(Stored data entries)
- - -
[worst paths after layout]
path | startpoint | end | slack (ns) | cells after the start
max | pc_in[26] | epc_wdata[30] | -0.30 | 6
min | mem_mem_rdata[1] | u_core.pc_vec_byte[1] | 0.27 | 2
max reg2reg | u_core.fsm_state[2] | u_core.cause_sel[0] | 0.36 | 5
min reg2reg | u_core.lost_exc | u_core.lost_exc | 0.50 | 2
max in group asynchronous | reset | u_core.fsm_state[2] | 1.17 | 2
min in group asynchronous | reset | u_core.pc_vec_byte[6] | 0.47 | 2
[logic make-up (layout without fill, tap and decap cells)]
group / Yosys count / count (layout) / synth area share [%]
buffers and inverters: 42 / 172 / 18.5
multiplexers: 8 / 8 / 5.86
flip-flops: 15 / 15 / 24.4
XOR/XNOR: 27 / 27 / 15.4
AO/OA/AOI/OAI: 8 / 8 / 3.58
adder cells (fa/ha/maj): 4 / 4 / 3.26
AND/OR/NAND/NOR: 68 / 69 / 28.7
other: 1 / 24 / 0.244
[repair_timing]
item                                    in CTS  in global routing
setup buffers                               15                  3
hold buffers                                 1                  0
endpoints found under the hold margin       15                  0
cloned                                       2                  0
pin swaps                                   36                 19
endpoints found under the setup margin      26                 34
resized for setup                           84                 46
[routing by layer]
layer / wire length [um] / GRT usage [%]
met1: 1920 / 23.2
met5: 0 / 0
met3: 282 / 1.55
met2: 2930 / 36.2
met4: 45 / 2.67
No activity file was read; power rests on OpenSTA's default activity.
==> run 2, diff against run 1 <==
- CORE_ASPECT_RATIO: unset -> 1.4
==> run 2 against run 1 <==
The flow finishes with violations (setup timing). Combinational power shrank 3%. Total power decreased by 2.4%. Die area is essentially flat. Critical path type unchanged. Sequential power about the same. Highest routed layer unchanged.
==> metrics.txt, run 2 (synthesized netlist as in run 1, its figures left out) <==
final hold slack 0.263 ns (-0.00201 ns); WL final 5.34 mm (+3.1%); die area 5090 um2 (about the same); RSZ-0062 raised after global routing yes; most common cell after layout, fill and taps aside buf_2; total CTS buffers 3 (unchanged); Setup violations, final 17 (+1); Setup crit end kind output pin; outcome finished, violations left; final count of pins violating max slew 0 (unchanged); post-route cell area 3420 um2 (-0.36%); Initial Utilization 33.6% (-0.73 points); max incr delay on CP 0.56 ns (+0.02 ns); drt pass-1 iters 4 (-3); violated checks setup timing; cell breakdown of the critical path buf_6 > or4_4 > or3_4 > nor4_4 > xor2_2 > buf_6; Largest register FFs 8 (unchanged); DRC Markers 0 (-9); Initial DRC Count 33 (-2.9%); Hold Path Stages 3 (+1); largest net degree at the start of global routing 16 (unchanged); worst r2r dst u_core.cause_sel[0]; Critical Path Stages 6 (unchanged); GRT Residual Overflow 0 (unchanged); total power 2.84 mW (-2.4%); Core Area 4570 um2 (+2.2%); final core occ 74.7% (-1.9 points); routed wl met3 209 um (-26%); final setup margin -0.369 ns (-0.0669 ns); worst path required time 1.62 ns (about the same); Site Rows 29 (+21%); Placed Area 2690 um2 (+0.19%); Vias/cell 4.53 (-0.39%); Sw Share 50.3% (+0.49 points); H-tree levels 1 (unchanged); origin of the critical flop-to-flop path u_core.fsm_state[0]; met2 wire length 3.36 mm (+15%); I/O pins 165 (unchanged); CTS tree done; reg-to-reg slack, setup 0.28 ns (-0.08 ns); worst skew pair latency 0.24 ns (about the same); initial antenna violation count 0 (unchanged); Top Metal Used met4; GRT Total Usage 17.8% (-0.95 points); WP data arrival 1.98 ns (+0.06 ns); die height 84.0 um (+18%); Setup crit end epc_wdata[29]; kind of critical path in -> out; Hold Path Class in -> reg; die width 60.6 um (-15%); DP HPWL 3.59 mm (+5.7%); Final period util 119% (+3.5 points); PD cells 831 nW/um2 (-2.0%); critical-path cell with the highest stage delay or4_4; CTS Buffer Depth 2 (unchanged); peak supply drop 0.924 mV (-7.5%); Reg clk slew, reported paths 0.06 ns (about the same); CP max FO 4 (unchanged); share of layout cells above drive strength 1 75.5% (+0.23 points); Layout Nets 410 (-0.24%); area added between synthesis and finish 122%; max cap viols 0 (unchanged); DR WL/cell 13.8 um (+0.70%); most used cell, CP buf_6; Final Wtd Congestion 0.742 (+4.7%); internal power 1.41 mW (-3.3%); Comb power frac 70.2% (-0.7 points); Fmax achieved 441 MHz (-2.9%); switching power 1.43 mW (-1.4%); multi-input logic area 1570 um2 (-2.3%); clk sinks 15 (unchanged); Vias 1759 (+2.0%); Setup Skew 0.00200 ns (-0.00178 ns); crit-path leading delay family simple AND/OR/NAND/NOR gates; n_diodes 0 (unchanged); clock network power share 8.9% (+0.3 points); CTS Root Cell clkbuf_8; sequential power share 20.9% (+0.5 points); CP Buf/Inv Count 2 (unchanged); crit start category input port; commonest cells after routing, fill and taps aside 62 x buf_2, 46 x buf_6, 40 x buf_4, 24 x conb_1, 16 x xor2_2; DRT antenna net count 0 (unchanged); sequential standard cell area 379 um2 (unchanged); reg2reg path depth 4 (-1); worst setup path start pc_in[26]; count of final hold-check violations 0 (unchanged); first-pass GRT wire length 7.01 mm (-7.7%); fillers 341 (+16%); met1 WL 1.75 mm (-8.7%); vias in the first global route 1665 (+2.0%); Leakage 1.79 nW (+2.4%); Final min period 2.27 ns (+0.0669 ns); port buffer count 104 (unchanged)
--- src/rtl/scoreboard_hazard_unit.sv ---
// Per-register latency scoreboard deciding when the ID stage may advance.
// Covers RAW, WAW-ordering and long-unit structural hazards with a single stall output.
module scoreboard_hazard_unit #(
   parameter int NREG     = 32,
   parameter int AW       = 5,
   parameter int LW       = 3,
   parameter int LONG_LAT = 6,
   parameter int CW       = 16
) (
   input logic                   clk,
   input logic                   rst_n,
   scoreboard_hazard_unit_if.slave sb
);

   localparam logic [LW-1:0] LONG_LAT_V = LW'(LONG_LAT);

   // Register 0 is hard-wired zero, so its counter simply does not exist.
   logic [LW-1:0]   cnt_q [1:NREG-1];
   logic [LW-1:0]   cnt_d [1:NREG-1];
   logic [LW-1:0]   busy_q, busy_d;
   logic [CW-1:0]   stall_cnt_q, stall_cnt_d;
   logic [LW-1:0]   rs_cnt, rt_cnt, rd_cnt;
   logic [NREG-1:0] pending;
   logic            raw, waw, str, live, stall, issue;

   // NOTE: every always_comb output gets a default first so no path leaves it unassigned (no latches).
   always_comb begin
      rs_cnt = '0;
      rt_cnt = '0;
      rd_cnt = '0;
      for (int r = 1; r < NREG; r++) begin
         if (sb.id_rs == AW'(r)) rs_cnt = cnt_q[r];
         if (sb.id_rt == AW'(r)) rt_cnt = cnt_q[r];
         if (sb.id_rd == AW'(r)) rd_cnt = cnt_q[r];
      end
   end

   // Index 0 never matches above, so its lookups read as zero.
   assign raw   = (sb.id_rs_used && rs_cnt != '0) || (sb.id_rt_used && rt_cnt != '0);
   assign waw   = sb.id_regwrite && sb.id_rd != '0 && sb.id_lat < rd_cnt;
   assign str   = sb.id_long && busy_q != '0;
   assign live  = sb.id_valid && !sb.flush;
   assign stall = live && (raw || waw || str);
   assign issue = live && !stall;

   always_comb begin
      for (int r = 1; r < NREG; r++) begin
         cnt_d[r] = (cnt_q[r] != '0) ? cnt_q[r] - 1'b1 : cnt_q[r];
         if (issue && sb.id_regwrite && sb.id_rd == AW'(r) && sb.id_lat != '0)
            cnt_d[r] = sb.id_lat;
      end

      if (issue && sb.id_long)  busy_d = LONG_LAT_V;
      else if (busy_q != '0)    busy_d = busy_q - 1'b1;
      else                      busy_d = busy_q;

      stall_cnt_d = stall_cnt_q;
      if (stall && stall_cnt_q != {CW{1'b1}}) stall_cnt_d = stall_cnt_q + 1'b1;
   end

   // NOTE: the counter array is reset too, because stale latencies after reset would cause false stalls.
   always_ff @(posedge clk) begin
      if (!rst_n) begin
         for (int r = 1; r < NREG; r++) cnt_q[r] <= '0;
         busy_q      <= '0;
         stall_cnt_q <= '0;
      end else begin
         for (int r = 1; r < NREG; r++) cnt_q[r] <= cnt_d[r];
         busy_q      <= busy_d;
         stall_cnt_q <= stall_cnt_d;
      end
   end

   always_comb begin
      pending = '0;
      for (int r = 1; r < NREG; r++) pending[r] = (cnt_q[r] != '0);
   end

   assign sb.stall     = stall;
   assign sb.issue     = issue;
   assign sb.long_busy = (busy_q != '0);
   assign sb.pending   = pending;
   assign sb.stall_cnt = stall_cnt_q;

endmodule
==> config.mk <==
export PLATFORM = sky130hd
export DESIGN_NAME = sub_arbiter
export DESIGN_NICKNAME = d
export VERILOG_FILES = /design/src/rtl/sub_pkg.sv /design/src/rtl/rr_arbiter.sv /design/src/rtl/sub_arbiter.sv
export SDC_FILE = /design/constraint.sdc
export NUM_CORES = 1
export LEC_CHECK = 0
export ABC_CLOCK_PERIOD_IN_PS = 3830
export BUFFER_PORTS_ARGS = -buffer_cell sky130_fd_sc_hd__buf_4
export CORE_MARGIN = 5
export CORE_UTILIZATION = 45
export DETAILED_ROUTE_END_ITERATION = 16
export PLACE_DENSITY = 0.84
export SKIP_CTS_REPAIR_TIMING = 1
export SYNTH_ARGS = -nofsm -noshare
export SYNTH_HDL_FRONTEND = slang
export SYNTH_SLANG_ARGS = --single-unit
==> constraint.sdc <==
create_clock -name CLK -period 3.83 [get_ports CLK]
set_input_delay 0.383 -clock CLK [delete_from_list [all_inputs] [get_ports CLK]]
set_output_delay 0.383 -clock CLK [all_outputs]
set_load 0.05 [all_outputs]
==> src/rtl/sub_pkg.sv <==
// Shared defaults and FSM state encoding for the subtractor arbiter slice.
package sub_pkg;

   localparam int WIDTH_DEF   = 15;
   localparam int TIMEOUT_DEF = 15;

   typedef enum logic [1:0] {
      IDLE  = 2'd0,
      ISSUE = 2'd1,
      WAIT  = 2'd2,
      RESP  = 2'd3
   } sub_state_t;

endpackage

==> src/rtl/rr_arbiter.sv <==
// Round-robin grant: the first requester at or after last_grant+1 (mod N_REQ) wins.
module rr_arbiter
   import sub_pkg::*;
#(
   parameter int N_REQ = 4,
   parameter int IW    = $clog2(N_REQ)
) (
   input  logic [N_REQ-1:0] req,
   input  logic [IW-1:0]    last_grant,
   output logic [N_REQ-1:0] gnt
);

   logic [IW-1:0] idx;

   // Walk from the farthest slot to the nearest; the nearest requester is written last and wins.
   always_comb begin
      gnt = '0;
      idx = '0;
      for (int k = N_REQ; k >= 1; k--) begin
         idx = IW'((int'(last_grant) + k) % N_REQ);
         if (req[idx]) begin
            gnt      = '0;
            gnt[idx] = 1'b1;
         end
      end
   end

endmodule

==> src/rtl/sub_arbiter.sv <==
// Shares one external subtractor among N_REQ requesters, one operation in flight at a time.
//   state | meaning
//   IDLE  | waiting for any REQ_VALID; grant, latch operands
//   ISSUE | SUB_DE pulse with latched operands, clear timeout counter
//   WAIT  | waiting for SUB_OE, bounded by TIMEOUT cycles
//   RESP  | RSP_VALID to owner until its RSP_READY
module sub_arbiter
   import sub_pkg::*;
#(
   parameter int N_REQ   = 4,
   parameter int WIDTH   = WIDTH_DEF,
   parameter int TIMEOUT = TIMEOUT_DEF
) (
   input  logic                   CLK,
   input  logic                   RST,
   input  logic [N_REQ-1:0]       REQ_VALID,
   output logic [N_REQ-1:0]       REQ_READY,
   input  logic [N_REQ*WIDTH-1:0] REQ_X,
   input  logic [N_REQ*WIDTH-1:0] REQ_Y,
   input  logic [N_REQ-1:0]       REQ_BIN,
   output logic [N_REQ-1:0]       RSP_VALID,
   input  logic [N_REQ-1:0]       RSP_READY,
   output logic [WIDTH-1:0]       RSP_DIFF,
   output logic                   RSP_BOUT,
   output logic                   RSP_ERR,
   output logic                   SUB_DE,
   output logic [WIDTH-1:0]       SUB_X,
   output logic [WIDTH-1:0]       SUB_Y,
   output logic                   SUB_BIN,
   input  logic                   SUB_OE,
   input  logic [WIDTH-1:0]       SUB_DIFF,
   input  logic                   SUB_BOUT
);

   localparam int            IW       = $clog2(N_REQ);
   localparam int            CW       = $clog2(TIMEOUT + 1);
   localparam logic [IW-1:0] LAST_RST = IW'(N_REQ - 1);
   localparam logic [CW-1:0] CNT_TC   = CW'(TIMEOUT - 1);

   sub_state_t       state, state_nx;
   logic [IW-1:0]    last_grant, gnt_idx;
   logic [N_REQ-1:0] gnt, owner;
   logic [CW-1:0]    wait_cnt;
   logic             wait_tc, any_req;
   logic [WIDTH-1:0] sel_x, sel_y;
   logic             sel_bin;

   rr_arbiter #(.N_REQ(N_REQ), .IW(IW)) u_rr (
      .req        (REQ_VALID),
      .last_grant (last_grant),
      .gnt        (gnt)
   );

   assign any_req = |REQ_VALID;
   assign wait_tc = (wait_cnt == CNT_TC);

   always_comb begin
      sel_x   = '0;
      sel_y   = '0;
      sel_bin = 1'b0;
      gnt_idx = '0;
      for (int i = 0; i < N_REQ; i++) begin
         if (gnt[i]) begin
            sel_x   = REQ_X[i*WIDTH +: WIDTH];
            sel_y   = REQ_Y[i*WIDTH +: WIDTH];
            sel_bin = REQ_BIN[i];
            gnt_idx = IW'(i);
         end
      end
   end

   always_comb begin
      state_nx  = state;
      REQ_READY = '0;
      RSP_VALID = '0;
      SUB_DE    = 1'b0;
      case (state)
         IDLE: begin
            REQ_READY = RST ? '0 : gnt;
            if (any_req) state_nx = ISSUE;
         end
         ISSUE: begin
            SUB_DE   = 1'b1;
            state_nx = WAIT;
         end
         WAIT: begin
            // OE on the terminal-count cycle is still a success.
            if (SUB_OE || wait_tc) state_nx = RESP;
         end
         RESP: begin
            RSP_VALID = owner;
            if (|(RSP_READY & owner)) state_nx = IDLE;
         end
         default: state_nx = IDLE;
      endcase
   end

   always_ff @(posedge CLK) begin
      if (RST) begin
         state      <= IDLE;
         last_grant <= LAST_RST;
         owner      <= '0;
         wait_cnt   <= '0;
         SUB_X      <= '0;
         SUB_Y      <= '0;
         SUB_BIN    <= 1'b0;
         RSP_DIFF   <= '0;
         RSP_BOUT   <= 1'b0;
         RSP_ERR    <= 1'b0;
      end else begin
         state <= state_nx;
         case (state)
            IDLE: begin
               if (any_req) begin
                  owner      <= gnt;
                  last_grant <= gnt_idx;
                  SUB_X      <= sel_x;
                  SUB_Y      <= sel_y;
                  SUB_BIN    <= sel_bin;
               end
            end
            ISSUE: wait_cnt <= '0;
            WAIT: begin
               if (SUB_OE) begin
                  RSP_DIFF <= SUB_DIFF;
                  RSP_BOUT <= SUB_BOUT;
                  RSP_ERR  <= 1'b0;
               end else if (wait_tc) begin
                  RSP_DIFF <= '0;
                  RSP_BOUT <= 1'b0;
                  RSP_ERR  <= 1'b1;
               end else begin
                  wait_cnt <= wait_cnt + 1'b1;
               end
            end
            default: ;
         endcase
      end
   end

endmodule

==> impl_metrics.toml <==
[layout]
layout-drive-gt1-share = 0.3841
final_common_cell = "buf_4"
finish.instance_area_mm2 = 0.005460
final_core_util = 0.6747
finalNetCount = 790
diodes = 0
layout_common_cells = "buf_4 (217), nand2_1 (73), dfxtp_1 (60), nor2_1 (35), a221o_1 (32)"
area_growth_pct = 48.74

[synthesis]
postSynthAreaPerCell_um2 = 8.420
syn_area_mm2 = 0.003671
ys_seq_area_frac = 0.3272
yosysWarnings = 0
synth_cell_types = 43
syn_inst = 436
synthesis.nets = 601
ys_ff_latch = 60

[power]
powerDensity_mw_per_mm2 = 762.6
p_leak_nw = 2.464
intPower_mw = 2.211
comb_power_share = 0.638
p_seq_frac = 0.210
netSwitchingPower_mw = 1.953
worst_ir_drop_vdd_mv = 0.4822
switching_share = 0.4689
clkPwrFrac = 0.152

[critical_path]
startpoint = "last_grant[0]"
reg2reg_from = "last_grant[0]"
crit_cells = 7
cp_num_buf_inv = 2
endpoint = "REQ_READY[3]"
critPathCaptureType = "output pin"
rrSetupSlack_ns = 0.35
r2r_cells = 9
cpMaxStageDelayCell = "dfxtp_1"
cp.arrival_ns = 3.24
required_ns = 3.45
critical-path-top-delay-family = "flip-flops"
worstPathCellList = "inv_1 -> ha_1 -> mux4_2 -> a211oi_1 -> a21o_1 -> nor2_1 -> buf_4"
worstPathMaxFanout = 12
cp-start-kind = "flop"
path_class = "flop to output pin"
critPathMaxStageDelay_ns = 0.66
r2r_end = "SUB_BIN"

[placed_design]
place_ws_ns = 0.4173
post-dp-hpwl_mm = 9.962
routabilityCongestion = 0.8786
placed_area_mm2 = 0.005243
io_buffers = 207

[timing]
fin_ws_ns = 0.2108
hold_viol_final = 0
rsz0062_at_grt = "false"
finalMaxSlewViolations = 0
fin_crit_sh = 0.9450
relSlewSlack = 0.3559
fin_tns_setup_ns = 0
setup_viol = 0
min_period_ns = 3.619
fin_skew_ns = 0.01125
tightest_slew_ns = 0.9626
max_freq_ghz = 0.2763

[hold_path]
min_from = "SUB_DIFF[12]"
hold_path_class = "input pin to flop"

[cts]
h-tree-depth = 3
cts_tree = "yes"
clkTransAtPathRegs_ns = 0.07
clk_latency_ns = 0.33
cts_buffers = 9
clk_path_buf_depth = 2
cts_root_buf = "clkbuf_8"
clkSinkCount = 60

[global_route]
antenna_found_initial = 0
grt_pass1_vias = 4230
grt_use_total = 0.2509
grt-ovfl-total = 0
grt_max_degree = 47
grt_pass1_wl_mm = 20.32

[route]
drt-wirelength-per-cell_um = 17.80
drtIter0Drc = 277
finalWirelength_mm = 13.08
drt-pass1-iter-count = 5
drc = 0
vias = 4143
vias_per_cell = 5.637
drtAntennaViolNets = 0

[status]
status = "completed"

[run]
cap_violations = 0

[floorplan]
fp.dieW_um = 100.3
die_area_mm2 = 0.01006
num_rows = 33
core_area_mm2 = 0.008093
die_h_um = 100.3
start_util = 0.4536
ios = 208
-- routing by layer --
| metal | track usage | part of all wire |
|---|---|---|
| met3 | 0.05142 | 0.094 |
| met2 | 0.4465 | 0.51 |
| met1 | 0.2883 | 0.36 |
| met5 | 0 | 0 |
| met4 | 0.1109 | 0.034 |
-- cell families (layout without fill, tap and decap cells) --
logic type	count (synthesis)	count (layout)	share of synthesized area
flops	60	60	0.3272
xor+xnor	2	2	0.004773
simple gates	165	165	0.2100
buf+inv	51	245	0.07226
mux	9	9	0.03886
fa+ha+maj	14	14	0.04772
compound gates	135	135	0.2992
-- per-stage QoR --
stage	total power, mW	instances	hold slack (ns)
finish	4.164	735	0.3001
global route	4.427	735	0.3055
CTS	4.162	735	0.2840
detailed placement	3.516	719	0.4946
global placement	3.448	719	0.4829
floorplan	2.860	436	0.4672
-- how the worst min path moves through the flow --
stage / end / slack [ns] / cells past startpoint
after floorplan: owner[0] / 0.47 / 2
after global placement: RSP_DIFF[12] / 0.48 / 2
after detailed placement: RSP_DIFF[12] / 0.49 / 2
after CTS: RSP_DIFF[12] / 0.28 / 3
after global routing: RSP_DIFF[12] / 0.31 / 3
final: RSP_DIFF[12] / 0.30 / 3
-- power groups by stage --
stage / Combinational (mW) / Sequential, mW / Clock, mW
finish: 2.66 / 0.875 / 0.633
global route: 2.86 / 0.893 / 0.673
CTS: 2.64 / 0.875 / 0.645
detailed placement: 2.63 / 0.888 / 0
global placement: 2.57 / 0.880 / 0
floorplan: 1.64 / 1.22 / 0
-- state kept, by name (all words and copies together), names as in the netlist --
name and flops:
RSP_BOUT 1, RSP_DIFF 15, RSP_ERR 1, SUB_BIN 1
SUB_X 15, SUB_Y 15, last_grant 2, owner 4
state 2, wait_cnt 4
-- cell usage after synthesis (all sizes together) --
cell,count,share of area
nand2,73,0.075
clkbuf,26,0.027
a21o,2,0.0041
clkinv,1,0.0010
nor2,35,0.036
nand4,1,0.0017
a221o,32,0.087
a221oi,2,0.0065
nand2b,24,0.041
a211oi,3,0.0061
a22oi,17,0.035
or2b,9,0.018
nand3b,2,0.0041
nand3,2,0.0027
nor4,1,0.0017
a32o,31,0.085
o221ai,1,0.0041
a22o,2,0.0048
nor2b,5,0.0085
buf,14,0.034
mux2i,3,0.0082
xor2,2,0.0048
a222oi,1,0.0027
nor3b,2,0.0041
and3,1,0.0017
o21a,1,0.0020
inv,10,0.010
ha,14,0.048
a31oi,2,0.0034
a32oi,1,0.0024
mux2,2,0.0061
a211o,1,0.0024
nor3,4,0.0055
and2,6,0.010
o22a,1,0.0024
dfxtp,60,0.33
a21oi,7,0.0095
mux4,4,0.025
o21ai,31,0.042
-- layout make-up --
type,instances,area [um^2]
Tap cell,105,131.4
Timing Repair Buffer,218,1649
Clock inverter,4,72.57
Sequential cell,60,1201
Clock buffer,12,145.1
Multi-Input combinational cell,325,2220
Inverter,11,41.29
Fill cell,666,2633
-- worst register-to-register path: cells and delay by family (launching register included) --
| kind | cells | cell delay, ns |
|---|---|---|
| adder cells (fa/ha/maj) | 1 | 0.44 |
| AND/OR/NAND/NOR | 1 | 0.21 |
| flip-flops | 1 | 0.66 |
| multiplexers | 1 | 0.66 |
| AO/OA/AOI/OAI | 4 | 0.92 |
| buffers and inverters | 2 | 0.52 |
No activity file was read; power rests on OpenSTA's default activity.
- - -
* What is being asked *
Which lines should be output? Exactly those from the first line of the data through the line containing "endpoints found under the hold", inclusive.

* Task solution *
[worst paths after layout]
path | startpoint | end | slack (ns) | cells after the start
max | pc_in[26] | epc_wdata[30] | -0.30 | 6
min | mem_mem_rdata[1] | u_core.pc_vec_byte[1] | 0.27 | 2
max reg2reg | u_core.fsm_state[2] | u_core.cause_sel[0] | 0.36 | 5
min reg2reg | u_core.lost_exc | u_core.lost_exc | 0.50 | 2
max in group asynchronous | reset | u_core.fsm_state[2] | 1.17 | 2
min in group asynchronous | reset | u_core.pc_vec_byte[6] | 0.47 | 2
[logic make-up (layout without fill, tap and decap cells)]
group / Yosys count / count (layout) / synth area share [%]
buffers and inverters: 42 / 172 / 18.5
multiplexers: 8 / 8 / 5.86
flip-flops: 15 / 15 / 24.4
XOR/XNOR: 27 / 27 / 15.4
AO/OA/AOI/OAI: 8 / 8 / 3.58
adder cells (fa/ha/maj): 4 / 4 / 3.26
AND/OR/NAND/NOR: 68 / 69 / 28.7
other: 1 / 24 / 0.244
[repair_timing]
item                                    in CTS  in global routing
setup buffers                               15                  3
hold buffers                                 1                  0
endpoints found under the hold margin       15                  0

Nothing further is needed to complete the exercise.